-- Records for this exercise follows --

`src/rtl/shdw_pkg.sv`:
```
package shdw_pkg;
  typedef enum logic [3:0] {
    CLS_NOP  = 4'd0,
    CLS_ALU  = 4'd1,
    CLS_LD   = 4'd2,
    CLS_LDI  = 4'd3,
    CLS_ST   = 4'd4,
    CLS_STI  = 4'd5,
    CLS_BR   = 4'd6,
    CLS_JMP  = 4'd7,
    CLS_JSR  = 4'd8,
    CLS_JSRR = 4'd9,
    CLS_TRAP = 4'd10,
    CLS_RTI  = 4'd11
  } cls_e;

  typedef enum logic [3:0] {
    ERR_NONE     = 4'd0,
    ERR_PC_CUR   = 4'd1,
    ERR_MEM_ADDR = 4'd2,
    ERR_JMP_ADDR = 4'd3,
    ERR_SR_ADDR  = 4'd4,
    ERR_PSR_SET  = 4'd5,
    ERR_REG_SET  = 4'd6,
    ERR_MEM_SET  = 4'd7,
    ERR_IO_SET   = 4'd8,
    ERR_PC_NEXT  = 4'd9
  } err_e;
endpackage

```
`src/rtl/shdw_rule.sv`:
```
module shdw_rule
  import shdw_pkg::*;
#(
  parameter int unsigned N_REGS    = 8,
  parameter int unsigned ADDR_W    = 16,
  parameter int unsigned IO_BASE   = 'hFE00,
  parameter int unsigned STACK_REG = 6,
  parameter int unsigned LINK_REG  = 7,
  localparam int unsigned REG_W    = $clog2(N_REGS)
) (
  input  logic              req_valid_i,
  input  logic              strict_i,
  input  cls_e              cls_i,
  input  logic [REG_W-1:0]  dst_i,
  input  logic [REG_W-1:0]  src_a_i,
  input  logic [REG_W-1:0]  src_b_i,
  input  logic              src_b_en_i,
  input  logic              const_res_i,
  input  logic [REG_W-1:0]  base_i,
  input  logic              base_used_i,
  input  logic [ADDR_W-1:0] ea_i,
  input  logic              fetch_init_i,
  input  logic              mem_init_i,
  input  logic              ptr_init_i,
  input  logic              psr_init_i,
  input  logic              taken_i,
  input  logic              npc_init_i,
  input  logic [N_REGS-1:0] reg_sh_i,
  input  logic              in_range_i,
  output err_e              code_o,
  output logic              reg_we_o,
  output logic [REG_W-1:0]  reg_waddr_o,
  output logic              reg_wdata_o,
  output logic              mem_we_o,
  output logic              mem_val_o
);
  localparam logic [ADDR_W-1:0] IO_LO = ADDR_W'(IO_BASE);

  logic a_ok, b_ok, base_ok, is_io, exempt, is_ld, is_st, is_ldst, is_ind, xfer, alu_val, commit;
  err_e chk;

  always_comb begin
    a_ok    = reg_sh_i[src_a_i];
    b_ok    = src_b_en_i ? reg_sh_i[src_b_i] : 1'b1;
    base_ok = reg_sh_i[base_i];
    is_io   = ea_i >= IO_LO;
    exempt  = (base_used_i && base_i == REG_W'(STACK_REG)) || in_range_i;
    is_ld   = cls_i == CLS_LD || cls_i == CLS_LDI;
    is_st   = cls_i == CLS_ST || cls_i == CLS_STI;
    is_ldst = cls_i == CLS_LD || cls_i == CLS_ST;
    is_ind  = cls_i == CLS_LDI || cls_i == CLS_STI;
    xfer    = (cls_i == CLS_BR && taken_i) || cls_i == CLS_JMP || cls_i == CLS_JSR ||
              cls_i == CLS_JSRR || cls_i == CLS_TRAP || cls_i == CLS_RTI;
    alu_val = const_res_i | (a_ok & b_ok);

    // fixed priority: fetch, address/target, value, next PC
    if (!fetch_init_i)                                          chk = ERR_PC_CUR;
    else if ((is_ldst && base_used_i && !base_ok) || (is_ind && !ptr_init_i))
                                                                chk = ERR_MEM_ADDR;
    else if (cls_i == CLS_JMP && !base_ok)                      chk = ERR_JMP_ADDR;
    else if ((cls_i == CLS_JSRR && !base_ok) || (cls_i == CLS_TRAP && !ptr_init_i))
                                                                chk = ERR_SR_ADDR;
    else if (cls_i == CLS_RTI && !psr_init_i)                   chk = ERR_PSR_SET;
    else if ((cls_i == CLS_ALU && !alu_val) || (is_ld && !mem_init_i && !exempt))
                                                                chk = ERR_REG_SET;
    else if (is_st && !a_ok && is_io)                           chk = ERR_IO_SET;
    else if (is_st && !a_ok && !exempt)                         chk = ERR_MEM_SET;
    else if (xfer && !npc_init_i)                               chk = ERR_PC_NEXT;
    else                                                        chk = ERR_NONE;

    code_o = (req_valid_i && strict_i) ? chk : ERR_NONE;
    commit = req_valid_i && code_o == ERR_NONE;

    reg_we_o    = 1'b0;
    reg_waddr_o = dst_i;
    reg_wdata_o = 1'b0;
    if (cls_i == CLS_ALU) begin
      reg_we_o    = commit;
      reg_wdata_o = alu_val;
    end else if (is_ld) begin
      reg_we_o    = commit;
      reg_wdata_o = mem_init_i;
    end else if (cls_i == CLS_JSR || cls_i == CLS_JSRR || cls_i == CLS_TRAP) begin
      reg_we_o    = commit;
      reg_waddr_o = REG_W'(LINK_REG);
      reg_wdata_o = 1'b1;
    end

    mem_we_o  = commit && is_st && !is_io;
    mem_val_o = a_ok;
  end
endmodule

```
--- src/rtl/llc_bank_map.sv ---
// Bank numbering: a private bank is {core, low line bits}, a shared bank is
// the low line bits alone. Also builds the broadcast mask of the other cores.
module llc_bank_map #(
    parameter int NCORES = 8,
    parameter int CORE_W = 3,
    parameter int PSEL_W = 2,
    localparam int BANK_W = CORE_W + PSEL_W
) (
    input  logic [CORE_W-1:0] own_core,
    input  logic [CORE_W-1:0] holder_core,
    input  logic [BANK_W-1:0] line_lo,
    output logic [BANK_W-1:0] own_bank,
    output logic [BANK_W-1:0] holder_bank,
    output logic [BANK_W-1:0] shared_bank,
    output logic [NCORES-1:0] other_mask
);
    assign own_bank    = {own_core, line_lo[PSEL_W-1:0]};
    assign holder_bank = {holder_core, line_lo[PSEL_W-1:0]};
    assign shared_bank = line_lo;

    for (genvar i = 0; i < NCORES; i++) begin : g_mask
        assign other_mask[i] = (own_core != CORE_W'(i));
    end
endmodule

--- src/rtl/llc_mem_tracker.sv ---
// Remembers whether the memory reply of the current lookup has come back.
module llc_mem_tracker (
    input  logic clk,
    input  logic rst_n,
    input  logic clear,
    input  logic capture,
    output logic seen
);
    always_ff @(posedge clk) begin
        if (!rst_n || clear) seen <= 1'b0;
        else if (capture)    seen <= 1'b1;
    end
endmodule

-- Records for this exercise concluded --

• Aim of the task
Find the word "assign" in the entries. Copy each line that holds it.

• Output for this exercise
    assign own_bank    = {own_core, line_lo[PSEL_W-1:0]};
    assign holder_bank = {holder_core, line_lo[PSEL_W-1:0]};
    assign shared_bank = line_lo;
        assign other_mask[i] = (own_core != CORE_W'(i));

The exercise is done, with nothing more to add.